Perhaps she was right. It would be the pigeons – they certainly behaved as if they carried on until late at night. All the other birds would be up and about by sunrise, while the pigeons spent half the morning perching side by side on the gutter, a row of befuddled feathery balls on little legs. All that was missing were ice packs on their heads. They were the culprits – but then again maybe they were not. The veils of the night were more than a match for commonsense explanations.
*
Moonlight seeped through the slit under the door toward the bedstead. From the sewing room it inched across the
corridor as the night took its course. First it cast a long sliver of light on the floor, then receded slowly, blurring the space.
Miss Veegaete’s dress dangling against the wardrobe door would be all silvery by now, but I did not dare sneak inside to take a look. The attic had come alive. The rafters creaked from one end of the house to the other. I told myself it was the pigeons.
Outside, the neighbours’ dog barked at the stars and rattled its bowl. It was a bad-tempered, ugly creature, but I was grateful for the noise.
The night wore on. The cold rose up from the ground, penetrating the walls. The atmosphere was rife with little ticks and sighs; the kitchen utensils seemed to be vying for space, clicking and rattling like so many blackbirds singing to claim their territory. The moon was setting, and in the attic an inky blackness started pouring from all the cupboards and chests, cascading down the stairs. I couldn’t see a thing. All around me the dark pressed up against the walls, rustling behind cupboards and nibbling at the woodwork. Rats or mice behind the skirting boards. Perhaps.
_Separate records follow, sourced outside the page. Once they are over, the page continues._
===== config.mk =====
export PLATFORM = sky130hd
export DESIGN_NAME = tlc_ped_ctrl
export DESIGN_NICKNAME = d
export VERILOG_FILES = /design/src/rtl/tlc_pkg.sv /design/src/rtl/tlc_flasher.sv /design/src/rtl/tlc_ped_ctrl.sv
export SDC_FILE = /design/constraint.sdc
export NUM_CORES = 1
export LEC_CHECK = 0
export BUFFER_PORTS_ARGS = -buffer_cell sky130_fd_sc_hd__buf_2
export CORE_MARGIN = 4
export CORE_UTILIZATION = 52
export DETAILED_ROUTE_END_ITERATION = 12
export PLACE_DENSITY = 0.77
export SYNTH_ARGS = -nofsm -noshare
export SYNTH_HDL_FRONTEND = slang
export SYNTH_HIERARCHICAL = 1
export SYNTH_SLANG_ARGS = --single-unit

===== constraint.sdc =====
create_clock -name clk -period 2.6 [get_ports clk]
set_input_delay 0.52 -clock clk [delete_from_list [all_inputs] [get_ports clk]]
set_output_delay 0.52 -clock clk [all_outputs]
set_load 0.05 [all_outputs]

===== src/rtl/tlc_pkg.sv =====
`default_nettype none
// ============================================================================
// Module      : tlc_pkg
// Description : Shared light codes, pedestrian FSM encoding and the
//               light-sequence legality check.
// Revision    : 1.0 - initial release
// ============================================================================
package tlc_pkg;

  // Upstream light encoding; 2'b11 never appears on a healthy controller
  typedef enum logic [1:0] {
    LT_RED = 2'b00,
    LT_YEL = 2'b01,
    LT_GRN = 2'b10,
    LT_BAD = 2'b11
  } light_t;

  // Pedestrian controller states
  typedef enum logic [1:0] {
    PS_IDLE  = 2'd0,
    PS_WALK  = 2'd1,
    PS_CLEAR = 2'd2,
    PS_FAULT = 2'd3
  } ped_state_t;

  localparam logic [4:0] c_STALL_MAX = 5'd31;

  // Holding a light is always fine; otherwise only RED->GRN->YEL->RED
  function automatic logic legal_step(input logic [1:0] prev, input logic [1:0] cur);
    logic ok;
    ok = 1'b0;
    if (cur == LT_BAD)                          ok = 1'b0;
    else if (cur == prev)                       ok = 1'b1;
    else if (prev == LT_RED && cur == LT_GRN)   ok = 1'b1;
    else if (prev == LT_GRN && cur == LT_YEL)   ok = 1'b1;
    else if (prev == LT_YEL && cur == LT_RED)   ok = 1'b1;
    return ok;
  endfunction

endpackage
`default_nettype wire


===== src/rtl/tlc_flasher.sv =====
`default_nettype none
// ============================================================================
// Module      : tlc_flasher
// Description : Flash phase generator; toggles every FLASH_DIV cycles,
//               restart forces the lamp-on phase and restarts the divider.
// Revision    : 1.0 - initial release
// ============================================================================
module tlc_flasher #(
  parameter int FLASH_DIV = 1
) (
  input  logic clk,
  input  logic rst,
  input  logic restart,
  output logic phase
);

  localparam logic [3:0] c_DIV_LAST = 4'(FLASH_DIV - 1);

  logic [3:0] r_div;
  logic       r_phase;

  // Divider and phase toggle; restart behaves like a local reset
  always_ff @(posedge clk) begin
    if (rst || restart) begin
      r_div   <= 4'd0;
      r_phase <= 1'b1;
    end else if (r_div == c_DIV_LAST) begin
      r_div   <= 4'd0;
      r_phase <= ~r_phase;
    end else begin
      r_div   <= r_div + 4'd1;
    end
  end

  assign phase = r_phase;

endmodule
`default_nettype wire


===== src/rtl/tlc_ped_ctrl.sv =====
`default_nettype none
// ============================================================================
// Module      : tlc_ped_ctrl
// Description : Pedestrian WALK / DON'T-WALK controller with clearance
//               countdown, plus a sticky safety monitor on the upstream
//               light sequence.
// Revision    : 1.0 - initial release
// ============================================================================
module tlc_ped_ctrl
  import tlc_pkg::*;
#(
  parameter int WALK_CYC  = 3,
  parameter int CLR_CYC   = 2,
  parameter int FLASH_DIV = 1,
  parameter int TIMEOUT   = 31
) (
  input  logic       clk,
  input  logic       rst,
  input  logic [1:0] tl_state,
  input  logic       ped_req,
  output logic       walk,
  output logic       dont_walk,
  output logic [3:0] ped_cnt,
  output logic       ped_pend,
  output logic       fault
);

  localparam logic [3:0] c_WALK_LOAD = 4'(WALK_CYC - 1);
  localparam logic [3:0] c_CLR_LOAD  = 4'(CLR_CYC - 1);
  localparam logic [4:0] c_TIMEOUT   = 5'(TIMEOUT);

  ped_state_t r_state, w_state_nxt;
  logic [3:0] r_timer, w_timer_nxt;
  logic [1:0] r_prev;
  logic [4:0] r_stall, w_stall_nxt;
  logic       r_pend, w_pend_nxt;
  logic       r_walk, r_fault, r_flash_sel;
  logic [3:0] r_cnt;
  logic       w_red_entry, w_trip, w_restart, w_phase;

  // Stall counter: clears on any light change, otherwise counts and saturates
  always_comb begin
    w_stall_nxt = r_stall;
    if (tl_state != r_prev)          w_stall_nxt = 5'd0;
    else if (r_stall != c_STALL_MAX) w_stall_nxt = r_stall + 5'd1;
  end

  // Safety triggers and RED-entry detection against the previous light
  always_comb begin
    w_red_entry = (r_prev != LT_RED) && (tl_state == LT_RED);
    w_trip      = (tl_state == LT_BAD)
               || !legal_step(r_prev, tl_state)
               || (((r_state == PS_WALK) || (r_state == PS_CLEAR)) && (tl_state != LT_RED))
               || (w_stall_nxt >= c_TIMEOUT);
  end

  // Next-state logic; faults override the timers, timers override red_entry
  always_comb begin
    w_state_nxt = r_state;
    w_timer_nxt = r_timer;
    if (r_state == PS_FAULT || w_trip) begin
      w_state_nxt = PS_FAULT;
      w_timer_nxt = 4'd0;
    end else begin
      case (r_state)
        PS_IDLE: begin
          if (w_red_entry && (r_pend || ped_req)) begin
            w_state_nxt = PS_WALK;
            w_timer_nxt = c_WALK_LOAD;
          end
        end
        PS_WALK: begin
          if (r_timer == 4'd0) begin
            w_state_nxt = PS_CLEAR;
            w_timer_nxt = c_CLR_LOAD;
          end else begin
            w_timer_nxt = r_timer - 4'd1;
          end
        end
        PS_CLEAR: begin
          if (r_timer == 4'd0) begin
            w_state_nxt = PS_IDLE;
            w_timer_nxt = 4'd0;
          end else begin
            w_timer_nxt = r_timer - 4'd1;
          end
        end
        default: w_state_nxt = PS_FAULT;
      endcase
    end
  end

  // Request latch (WALK entry serves it) and flash restart on CLEAR/FAULT entry
  always_comb begin
    w_pend_nxt = r_pend;
    if (w_state_nxt == PS_WALK && r_state != PS_WALK) w_pend_nxt = 1'b0;
    else if (ped_req && r_state != PS_WALK)           w_pend_nxt = 1'b1;
    w_restart = ((w_state_nxt == PS_CLEAR) && (r_state != PS_CLEAR))
             || ((w_state_nxt == PS_FAULT) && (r_state != PS_FAULT));
  end

  // State, monitor history and registered lamp outputs
  always_ff @(posedge clk) begin
    if (rst) begin
      r_state     <= PS_IDLE;
      r_timer     <= 4'd0;
      r_prev      <= LT_RED;
      r_stall     <= 5'd0;
      r_pend      <= 1'b0;
      r_walk      <= 1'b0;
      r_cnt       <= 4'd0;
      r_fault     <= 1'b0;
      r_flash_sel <= 1'b0;
    end else begin
      r_state     <= w_state_nxt;
      r_timer     <= w_timer_nxt;
      r_prev      <= tl_state;
      r_stall     <= w_stall_nxt;
      r_pend      <= w_pend_nxt;
      r_walk      <= (w_state_nxt == PS_WALK);
      r_cnt       <= (w_state_nxt == PS_CLEAR) ? (w_timer_nxt + 4'd1) : 4'd0;
      r_fault     <= (w_state_nxt == PS_FAULT);
      r_flash_sel <= (w_state_nxt == PS_CLEAR) || (w_state_nxt == PS_FAULT);
    end
  end

  tlc_flasher #(
    .FLASH_DIV (FLASH_DIV)
  ) u_flasher (
    .clk     (clk),
    .rst     (rst),
    .restart (w_restart),
    .phase   (w_phase)
  );

  // DON'T-WALK flashes in CLEAR/FAULT, otherwise it is the inverse of WALK
  assign dont_walk = r_flash_sel ? w_phase : ~r_walk;
  assign walk      = r_walk;
  assign ped_cnt   = r_cnt;
  assign ped_pend  = r_pend;
  assign fault     = r_fault;

endmodule
`default_nettype wire

Yosys cells after proc, flatten, opt, wreduce, memory -nomap -nowiden --
Cells that the tools add are included.
Word-level totals: register bits 26, latch bits 0, RAM bits 0, ROM bits 0, bits of input ports 5, output and inout port bits 8, memories 0
Cells by class: $add $sub $neg 4, multipliers 0, divide/modulo/power cells 0, magnitude comparators 1, equal/unequal tests 17, shift operators 0, multiplexer cells 18, bitwise operators 3, reduce and logical (&&, ||, !) cells 30
Operators by type and width (number):
- $mux W4 | 4
- $eq A2 B2 Y1 const B | 7
- $pmux W4 S3 | 1
- $logic_and A1 B1 Y1 | 10
- $mux W5 | 2
- $logic_or A1 B1 Y1 | 9
- $add A4 B1 Y4 const B | 2
- $eq A2 B1 Y1 const B | 4
- $logic_not A4 Y1 | 2
- $mux W2 | 4
- $logic_not A2 Y1 | 3
- $mux W1 | 6
- $pmux W2 S3 | 1
- $reduce_or A2 Y1 | 3
- $add A5 B1 Y5 const B | 1
- $ge A5 B5 Y1 const B | 1
- $ne A5 B5 Y1 const B | 1
- $ne A2 B2 Y1 const B | 2
- $reduce_bool A2 Y1 | 2
- $sub A4 B1 Y4 const B | 1
- $not A1 Y1 | 3
- $eq A2 B2 Y1 | 1
- $ne A2 B1 Y1 const B | 1
- $ne A2 B2 Y1 | 1
- $logic_not A1 Y1 | 1

Logic depth before layout (Yosys ltp) --
Gate-level depths: netlist (run 1).
depth after elaboration 18, mapped depth 11, depth with buffers taken out 11

Hierarchy --
The synthesis (run 1) kept the hierarchy.
By module, submodules not included:
- tlc_ped_ctrl | instances 1, cells each 136, area each 1129.8 um2, seq. area each 420.4 um2
- tlc_flasher | instances 1, cells each 21, area each 222.7 um2, seq. area each 100.1 um2

Worst setup path before layout (run 1) --
No wires, ideal clock.
path type reg-to-reg, start point reg r_stall[0], end point reg u_flasher.r_phase, in the netlist u_flasher/phase, arrival 2.100 ns, data required time 2.473 ns, setup slack 0.373 ns, stages on the path, launching flop included 9, path buffers 0, period minus slack after synthesis 2.227 ns, path through dfxtp_1 > ha_1 > nand4_1 > mux2i_1 > nor4_1 > nor3_4 > nand2_1 > o32ai_1 > or3_1
Between the ends: cells in the longest elaborated chain, start to end 11, elaborated cells between the ends (all ways) 14, those cells by class 1 x add/sub; 1 x order compare; 3 x eq/ne; 3 x mux; 6 x reduce/logical
RTL lines:
- start: declaration | line tlc_ped_ctrl.sv:35 | logic [4:0] r_stall, w_stall_nxt;
- start signal: assignment | line tlc_ped_ctrl.sv:118 | r_stall <= w_stall_nxt;
- $add A5 B1 Y5 / $ne A5 B5 Y1 (equally long branches) | line tlc_ped_ctrl.sv:45 | else if (r_stall != c_STALL_MAX) w_stall_nxt = r_stall + 5'd1;
- $mux W5 (*) | line tlc_ped_ctrl.sv:45
- $mux W5 (*) | line tlc_ped_ctrl.sv:44 | if (tl_state != r_prev) w_stall_nxt = 5'd0;
- $ge A5 B5 Y1 (*) | line tlc_ped_ctrl.sv:54 | || (w_stall_nxt >= c_TIMEOUT);
- $logic_or A1 B1 Y1 (*) | line tlc_ped_ctrl.sv:54
- $logic_or A1 B1 Y1 (*) | line tlc_ped_ctrl.sv:61 | if (r_state == PS_FAULT || w_trip) begin
- $mux W2 (*) | line tlc_ped_ctrl.sv:61
- $eq A2 B2 Y1 (on tied branches) | line tlc_ped_ctrl.sv:98, tlc_ped_ctrl.sv:99
- $logic_and A1 B1 Y1 (on tied branches) | line tlc_ped_ctrl.sv:98, tlc_ped_ctrl.sv:99
- $logic_or A1 B1 Y1 (*) | line tlc_ped_ctrl.sv:99 | || ((w_state_nxt == PS_FAULT) && (r_state != PS_FAULT));
- via w_restart | line tlc_ped_ctrl.sv:39 | logic w_red_entry, w_trip, w_restart, w_phase;
- $logic_or A1 B1 Y1 (*) | line tlc_flasher.sv:24 | if (rst || restart) begin
- end signal: assignment | line tlc_flasher.sv:29 | r_phase <= ~r_phase;
- end: declaration | line tlc_flasher.sv:20 | logic r_phase;
Mark *: on every way through the listed nets, which the timed path passes. The rest lies on a longest branch. A chain may end at the register's enable or synchronous reset.

Worst setup path after layout (run 1) --
start point reg r_state[0], end point reg u_flasher.r_phase, in the netlist u_flasher/phase
Between the ends: cells in the longest elaborated chain, start to end 11, elaborated cells between the ends (all ways) 22, those cells by class 7 x eq/ne; 5 x mux; 10 x reduce/logical
RTL lines:
- start: declaration | line tlc_ped_ctrl.sv:32 | ped_state_t r_state, w_state_nxt;
- start signal: assignment | line tlc_ped_ctrl.sv:115 | r_state <= w_state_nxt;
- $eq A2 B1 Y1 / $eq A2 B2 Y1 (equally long branches) | line tlc_ped_ctrl.sv:53, tlc_ped_ctrl.sv:65
- $logic_or A1 B1 Y1 | line tlc_ped_ctrl.sv:53 | || (((r_state == PS_WALK) || (r_state == PS_CLEAR)) && (tl_state != LT_RED))
- $logic_and A1 B1 Y1 | line tlc_ped_ctrl.sv:53
- $logic_or A1 B1 Y1 | line tlc_ped_ctrl.sv:53
- $logic_or A1 B1 Y1 | line tlc_ped_ctrl.sv:54
- $logic_or A1 B1 Y1 | line tlc_ped_ctrl.sv:61
- $mux W2 | line tlc_ped_ctrl.sv:61
- $eq A2 B2 Y1 (on tied branches) | line tlc_ped_ctrl.sv:98, tlc_ped_ctrl.sv:99
- $logic_and A1 B1 Y1 (on tied branches) | line tlc_ped_ctrl.sv:98, tlc_ped_ctrl.sv:99
- $logic_or A1 B1 Y1 (*) | line tlc_ped_ctrl.sv:99
- via w_restart | line tlc_ped_ctrl.sv:39
- $logic_or A1 B1 Y1 (*) | line tlc_flasher.sv:24
Marked as above.

==> results.toml, run 1 <==
[sta]
slew_violations = 0
hold_viol = 0
fin_ws_ns = 0.234
worstMarginPinSlew_ns = 0.535
tns_ns = 0
finalSetupViolCount = 0
clock_skew_ns = 0.00446
rsz0062_at_grt = "no"
min_period_ns = 2.37
period_share_pct = 91.0
slew_headroom_pct = 64.1
fmaxAchievable_ghz = 0.423

[outcome]
outcome = "finished, final reports clean"

[floorplanning]
die_w_um = 59
start_util_pct = 54.6
num_io_pins = 13
rows = 18
core_um2 = 2480
die_h_um = 59
dieArea_um2 = 3480

[final_layout]
final_cell_mix = "26 x dfxtp_1, 24 x nor2_1, 13 x inv_1, 12 x buf_2, 10 x ha_1"
finalNetCount = 191
area_growth_pct = 13.3
drive_gt1_share_pct = 16.0
diodes = 0
final_common_cell = "dfxtp_1"

[global_routing]
grt_overflow = 0
gr-usage-met3_pct = 2.83
grt_pass1_vias = 1096
grt_max_degree = 16
top_usage_layer = "met2"
grt_antenna_before_repair = 0
grt_pass1_wl_um = 4690
grt.total_usage_pct = 17.5
grt.met1_usage_pct = 20.5
met2_usage_pct = 32.2

[critical_path]
cp-start-kind = "register"
required_ns = 2.83
reg2regPathDepth = 8
cp_slowest_stage_delay_ns = 0.45
path_class = "register to register"
slowest_stage = "dfxtp_1"
cp_max_fo = 6
end_kind = "register"
cp_data_arrival_time_ns = 2.59
cp_cell_sequence = "inv_1 -> ha_1 -> nor2_1 -> o31ai_1 -> a21oi_1 -> o21a_1 -> o32ai_2 -> or3_1"

[pwr]
p_per_area_nw_per_um2 = 573
peakVddDrop_mv = 0.323
leakagePower_nw = 0.598

[synth]
synth-simple-area-share_pct = 27.1
synth.distinct_cells = 43
yosysSeqAreaShare_pct = 38.5
synth_flop_cell = "dfxtp_1"
syn_inst = 157
synth-adder-area-share_pct = 9.25
synth_xor_area_share_pct = 3.89
async_flop_share_pct = 0
syn_nets = 172
synth_compound_area_share_pct = 15.5
ys_warn_count = 6
synth_edf_count = 0
synth_area_um2 = 1350
synth-seq-cells = 26
synth_top_family_by_area = "simple AND/OR/NAND/NOR gates"
synth.avg_cell_area_um2 = 8.61
synth_mux_area_share_pct = 1.57

[place]
post-place-ws_ns = 0.242
hpwl_um = 2110
gp_congestion = 0.751
port_buffers = 12

[hold_path]
hold_class = "input pin to register"
min_delay_path_depth = 2

[routing]
drt_iter0_markers = 54
firstDrtPassIters = 4
vias = 1141
drt_wl_total_um = 2740
wl_per_cell_um = 13.4
ant_nets = 0
vias_per_cell = 5.57
drcViolationCount = 0

[clock_tree]
htree_levels = 1
cts.sinks = 26
path_clk_slew_ns = 0.15
cts-buffers-inserted = 3
postCtsHoldBufs = 0
cts_resized = 0
clockBufferDepth = 2
cts_tree = "built"
clk_latency_ns = 0.33
cts-root-buf = "clkbuf_4"
cts_setup_buffers = 0

[flow_run]
cap_violations = 0
[cells in the mapped netlist, types with 2 or more instances]
cell type	instances	area [um^2]
a21oi_1	8	40.0
a211oi_1	4	30.0
xnor2_1	4	35.0
nand2_1	7	26.3
a31oi_1	2	12.5
nand2b_1	5	31.3
inv_1	13	48.8
nand3_1	5	25.0
nor4_1	3	18.8
xor2_1	2	17.5
o21a_1	2	15.0
nor3_1	5	25.0
nor2b_1	3	18.8
o21ai_0	4	20.0
nor3b_2	2	25.0
nor2_1	24	90.1
ha_1	10	125
o211ai_1	2	15.0
o31ai_1	2	15.0
dfxtp_1	26	521
or4_1	2	15.0
[area by class of cell]
| type | count | area, um^2 |
|---|---|---|
| Fill cell | 243 | 945 |
| Multi-Input combinational cell | 116 | 783 |
| Sequential cell | 26 | 520 |
| Timing Repair Buffer | 16 | 90.1 |
| Inverter | 13 | 48.8 |
| Tap cell | 30 | 37.5 |
| Clock inverter | 1 | 30.0 |
| Clock buffer | 3 | 22.5 |
[registers in the layout (all words and copies together) (netlist names), 2 cells and up]
name             flops
r_timer              4
ped_cnt              4
r_state              2
r_stall              5
u_flasher/r_div      4
r_prev               2
[report_power, final]
part | switching (mW) | internal [mW]
Sequential | 0.0118 | 0.413
Clock | 0.125 | 0.156
Combinational | 0.111 | 0.0615
[worst paths after layout]
| check | endpoint | start | slack, ns |
|---|---|---|---|
| worst max-delay path | u_flasher/phase | r_state[0] | 0.23 |
| worst min-delay path | r_prev[1] | tl_state[1] | 0.49 |
| worst max register to register | u_flasher/phase | r_state[0] | 0.23 |
| worst min register to register | u_flasher/r_div[0] | u_flasher/r_div[0] | 0.52 |
[layer usage]
layer / share of wire, % / vias to the layer above
li1: - / 588
met1: 44 / 540
met2: 53 / 8
met3: 1.6 / 5
met4: 1.3 / 0
met5: 0 / -
[worst max-delay path, delay by kind of cell, from the launching register on]
family                   cells  cell delay [ns]
adder cells (fa/ha/maj)      1             0.27
flip-flops                   1             0.45
AND/OR/NAND/NOR              2             0.71
AO/OA/AOI/OAI                4             0.72
buffers and inverters        1             0.12
[per-stage QoR]
step | power [mW] | util, % | cells | hold WS [ns] | area, um^2
final | 0.878 | 61.9 | 205 | 0.488 | 1530
after global routing | 0.924 | 61.9 | 205 | 0.473 | 1530
after CTS | 0.881 | 61.6 | 205 | 0.484 | 1530
after detailed placement | 0.601 | 59.4 | 201 | 0.502 | 1470
after global placement | 0.595 | 59.4 | 201 | 0.483 | 1470
after floorplan | 0.553 | - | 157 | 0.449 | 1350
[cells by family (layout without fill, tap and decap cells)]
family | count (synthesis) | count (layout)
buffers and inverters | 15 | 33
AOI/OAI and AO/OA | 31 | 31
muxes | 2 | 2
DFF | 26 | 26
xor gates and xnor gates | 6 | 6
and+or+nand+nor | 67 | 67
adders and majority gates | 10 | 10
Power figures use the tool's default switching activity.
==> run 2: changes to the inputs <==
- CTS_BUF_LIST: unset -> sky130_fd_sc_hd__clkbuf_8
==> results.toml, run 2 (synthesis results as in run 1) <==
[routing]
vias = 1152
vias_per_cell = 5.62
drt_iter0_markers = 45
wl_per_cell_um = 13.4
firstDrtPassIters = 4
drt_wl_total_um = 2740
ant_nets = 0
drcViolationCount = 0

[pwr]
p_per_area_nw_per_um2 = 600
peakVddDrop_mv = 0.422
leakagePower_nw = 0.606

[critical_path]
cp_data_arrival_time_ns = 2.53
rrSetupSlack_ns = 0.23
r2r-start = "r_state[0]"
reg2regPathDepth = 8
path_class = "register to register"
cp-start-kind = "register"
required_ns = 2.76
critPathCapture = "u_flasher/phase"
startpoint = "r_state[0]"
cp_max_fo = 6
r2r_end = "u_flasher/phase"
end_kind = "register"

[global_routing]
grt_max_degree = 16
grt_pass1_wl_um = 4660
grt_overflow = 0
grt_pass1_vias = 1096
grt.total_usage_pct = 17.3
grt_antenna_before_repair = 0

[final_layout]
drive_gt1_share_pct = 16.0
top_register = "r_stall"
final_area_um2 = 1550
finalNetCount = 191
area_growth_pct = 14.7
multi_input_area_um2 = 783
final_cell_mix = "26 x dfxtp_1, 24 x nor2_1, 13 x inv_1, 12 x buf_2, 10 x ha_1"
largest_reg_flops = 5
final_common_cell = "dfxtp_1"
regArea_um2 = 520
diodes = 0
fillers = 237

[sta]
clock_skew_ns = 0.00314
hold_viol = 0
slew_headroom_pct = 65.9
fmaxAchievable_ghz = 0.423
rsz0062_at_grt = "no"
slew_violations = 0
period_share_pct = 91.0
min_period_ns = 2.37
fin_ws_ns = 0.233
finalSetupViolCount = 0
tns_ns = 0
worstMarginPinSlew_ns = 0.505

[place]
port_buffers = 12
post-place-ws_ns = 0.242
place_area_um2 = 1470
hpwl_um = 2110
gp_congestion = 0.751

[clock_tree]
cts_tree = "built"
cts_setup_buffers = 0
htree_levels = 1
path_clk_slew_ns = 0.09
cts.sinks = 26
clk_latency_ns = 0.27
clockBufferDepth = 2
cts-buffers-inserted = 3
cts-root-buf = "clkbuf_8"

[floorplanning]
core_um2 = 2480
num_io_pins = 13
die_w_um = 59
start_util_pct = 54.6
dieArea_um2 = 3480
die_h_um = 59
rows = 18

[outcome]
outcome = "finished, final reports clean"

[hold_path]
hold_class = "register to register"

[flow_run]
cap_violations = 0
run 2: cell types whose count changed in the layout (fill, tap and decap cells not counted):
cell and delta:
clkbuf_8 +3, clkbuf_4 -3
run 2: power by group:
group	internal (mW)	total (mW)	leakage [nW]	switching, mW
clock network	0.206	0.334	0.0357	0.128
registers	0.413	0.425	0.212	0.0119
logic	0.0615	0.173	0.358	0.111
total	0.680	0.931	0.606	0.251
run 2: area by class of cell:
type	count	share of cell area, %
clock inverter	1	1.94
tap	30	2.42
inverter	13	3.15
timing repair buffer	16	5.81
sequential	26	33.5
multi-input combinational	116	50.5
clock buffer	3	2.66
run 2: how the worst min path moves through the flow:
stage | to | from | cells after the start
CTS | u_flasher/r_div[0] | u_flasher/r_div[0] | 1
detailed placement | u_flasher/r_div[0] | u_flasher/r_div[0] | 1
finish | u_flasher/r_div[0] | u_flasher/r_div[0] | 1
global route | u_flasher/r_div[0] | u_flasher/r_div[0] | 1
global placement | u_flasher/r_div[0] | u_flasher/r_div[0] | 1
floorplan | u_flasher/r_div[0] | u_flasher/r_div[0] | 1
run 2: routing by layer:
metal / wire length, um / global-route usage (%)
met5: 0 / 0
met4: 17 / 4.53
met3: 54 / 2.83
met2: 1480 / 32.0
met1: 1190 / 20.5
run 2: timing repair:
item / in CTS / in global routing
setup endpoints to repair: 0 / 2
gates resized for setup: 0 / 1
hold buffers: 0 / 0
run 2: metrics by stage:
| step | utilization (%) | instances | hold slack [ns] | power (mW) |
|---|---|---|---|---|
| floorplan | - | 157 | 0.449 | 0.553 |
| global placement | 59.4 | 201 | 0.483 | 0.595 |
| detailed placement | 59.4 | 201 | 0.502 | 0.601 |
| CTS | 62.3 | 205 | 0.516 | 0.938 |
| global route | 62.6 | 205 | 0.545 | 0.977 |
| finish | 62.6 | 205 | 0.509 | 0.931 |
run 2: critical path, cell delays in order, from the launching register on:
cell	delay, ns
dfxtp_1	0.44
inv_1	0.12
ha_1	0.27
nor2_1	0.33
o31ai_1	0.11
a21oi_1	0.28
o21a_1	0.20
o32ai_2	0.13
or3_1	0.38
I considered my options: count up to ten thousand, say, or do some more praying, or pretend that fairies really existed and I could make any wish I pleased. What if it worked? What if all the stuff that fell off the table were to band together? A strip of suede. A tuft of fur. What if all the snippets of serge joined forces with a couple of buttons? They could enlist the tangle of basting threads on the floor, and bribe a dozen thimbles while they were at it. They could invade the table drawer and conspire with the lame zippers. Murder in
reverse. A new perspective. A more bearable tomb. So he would stop roaming the house in his stockinged feet, all the way from attic to basement, pausing at my door, deathly quiet, jealous of me – Marcel to a tee but for the eyes which I got from my mother. Until finally I was numbed by sleep and my head dropped like the lid on the travelling trunk.